Segment Open

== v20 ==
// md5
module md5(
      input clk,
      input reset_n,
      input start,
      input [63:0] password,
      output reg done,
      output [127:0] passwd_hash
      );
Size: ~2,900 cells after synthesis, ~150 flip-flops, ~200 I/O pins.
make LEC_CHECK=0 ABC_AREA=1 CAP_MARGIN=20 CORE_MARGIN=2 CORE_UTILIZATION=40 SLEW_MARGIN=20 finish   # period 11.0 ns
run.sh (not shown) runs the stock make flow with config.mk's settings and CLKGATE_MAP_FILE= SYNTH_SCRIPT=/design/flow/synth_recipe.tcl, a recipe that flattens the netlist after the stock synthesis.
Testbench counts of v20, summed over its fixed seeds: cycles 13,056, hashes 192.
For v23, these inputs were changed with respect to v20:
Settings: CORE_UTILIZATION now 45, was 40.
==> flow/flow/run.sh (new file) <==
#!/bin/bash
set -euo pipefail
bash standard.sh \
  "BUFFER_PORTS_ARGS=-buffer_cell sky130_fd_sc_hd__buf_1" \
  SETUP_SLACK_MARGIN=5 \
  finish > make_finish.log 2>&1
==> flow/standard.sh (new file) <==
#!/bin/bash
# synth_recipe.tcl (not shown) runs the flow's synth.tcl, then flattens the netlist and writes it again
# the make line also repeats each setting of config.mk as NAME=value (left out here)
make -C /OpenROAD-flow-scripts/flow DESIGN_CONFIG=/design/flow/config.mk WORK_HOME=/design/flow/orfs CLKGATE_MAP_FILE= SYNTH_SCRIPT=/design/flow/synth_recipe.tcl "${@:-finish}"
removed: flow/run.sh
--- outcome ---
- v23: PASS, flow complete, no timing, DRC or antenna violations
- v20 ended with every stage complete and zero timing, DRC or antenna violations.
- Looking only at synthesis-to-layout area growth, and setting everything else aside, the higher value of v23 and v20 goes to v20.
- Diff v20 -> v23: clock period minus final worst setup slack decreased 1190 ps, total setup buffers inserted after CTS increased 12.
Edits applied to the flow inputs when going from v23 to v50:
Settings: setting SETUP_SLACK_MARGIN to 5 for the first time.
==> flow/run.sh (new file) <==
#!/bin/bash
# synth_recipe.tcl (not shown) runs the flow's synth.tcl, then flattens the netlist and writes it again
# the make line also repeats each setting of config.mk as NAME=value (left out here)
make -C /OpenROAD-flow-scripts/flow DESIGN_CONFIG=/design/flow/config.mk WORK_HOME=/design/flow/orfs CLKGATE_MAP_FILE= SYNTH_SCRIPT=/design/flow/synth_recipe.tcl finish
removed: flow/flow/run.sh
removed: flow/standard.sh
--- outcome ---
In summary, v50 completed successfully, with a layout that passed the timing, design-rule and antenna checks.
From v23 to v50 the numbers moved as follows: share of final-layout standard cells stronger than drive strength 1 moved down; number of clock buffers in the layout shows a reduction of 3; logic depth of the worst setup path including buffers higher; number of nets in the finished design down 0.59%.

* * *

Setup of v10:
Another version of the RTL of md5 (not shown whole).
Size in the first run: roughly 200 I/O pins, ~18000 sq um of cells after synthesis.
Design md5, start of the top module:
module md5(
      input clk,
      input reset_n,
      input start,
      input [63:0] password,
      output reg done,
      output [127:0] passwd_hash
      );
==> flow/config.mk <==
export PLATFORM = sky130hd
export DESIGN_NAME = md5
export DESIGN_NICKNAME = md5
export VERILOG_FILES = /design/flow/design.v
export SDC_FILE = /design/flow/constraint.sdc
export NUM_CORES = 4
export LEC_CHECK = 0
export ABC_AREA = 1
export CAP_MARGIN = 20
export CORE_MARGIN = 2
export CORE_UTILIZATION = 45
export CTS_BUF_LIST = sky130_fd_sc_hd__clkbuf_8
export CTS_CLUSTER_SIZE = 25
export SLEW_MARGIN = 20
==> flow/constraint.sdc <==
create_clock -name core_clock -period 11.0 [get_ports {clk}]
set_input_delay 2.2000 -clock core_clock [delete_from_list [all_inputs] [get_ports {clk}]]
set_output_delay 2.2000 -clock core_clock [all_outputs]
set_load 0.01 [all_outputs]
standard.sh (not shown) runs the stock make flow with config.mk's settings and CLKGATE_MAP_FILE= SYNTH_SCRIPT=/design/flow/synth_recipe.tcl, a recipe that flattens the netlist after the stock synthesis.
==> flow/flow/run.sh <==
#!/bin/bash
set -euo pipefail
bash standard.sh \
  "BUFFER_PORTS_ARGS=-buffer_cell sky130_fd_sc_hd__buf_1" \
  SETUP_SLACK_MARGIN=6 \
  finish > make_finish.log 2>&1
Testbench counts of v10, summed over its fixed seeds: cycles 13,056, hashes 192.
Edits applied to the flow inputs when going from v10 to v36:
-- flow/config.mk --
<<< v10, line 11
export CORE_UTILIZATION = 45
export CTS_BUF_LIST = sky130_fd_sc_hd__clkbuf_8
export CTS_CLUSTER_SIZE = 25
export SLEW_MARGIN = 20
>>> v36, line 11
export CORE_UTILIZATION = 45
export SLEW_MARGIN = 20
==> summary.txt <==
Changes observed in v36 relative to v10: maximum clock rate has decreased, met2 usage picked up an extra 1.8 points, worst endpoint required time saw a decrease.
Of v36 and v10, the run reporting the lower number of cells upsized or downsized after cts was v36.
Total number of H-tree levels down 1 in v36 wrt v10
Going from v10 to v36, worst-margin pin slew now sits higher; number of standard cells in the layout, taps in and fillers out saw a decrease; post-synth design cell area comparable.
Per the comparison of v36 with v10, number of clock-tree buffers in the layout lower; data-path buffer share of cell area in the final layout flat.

Segment Closed

Task brief: Return each line from the data where the string "summed" can be found.

Task response:
Testbench counts of v20, summed over its fixed seeds: cycles 13,056, hashes 192.
Testbench counts of v10, summed over its fixed seeds: cycles 13,056, hashes 192.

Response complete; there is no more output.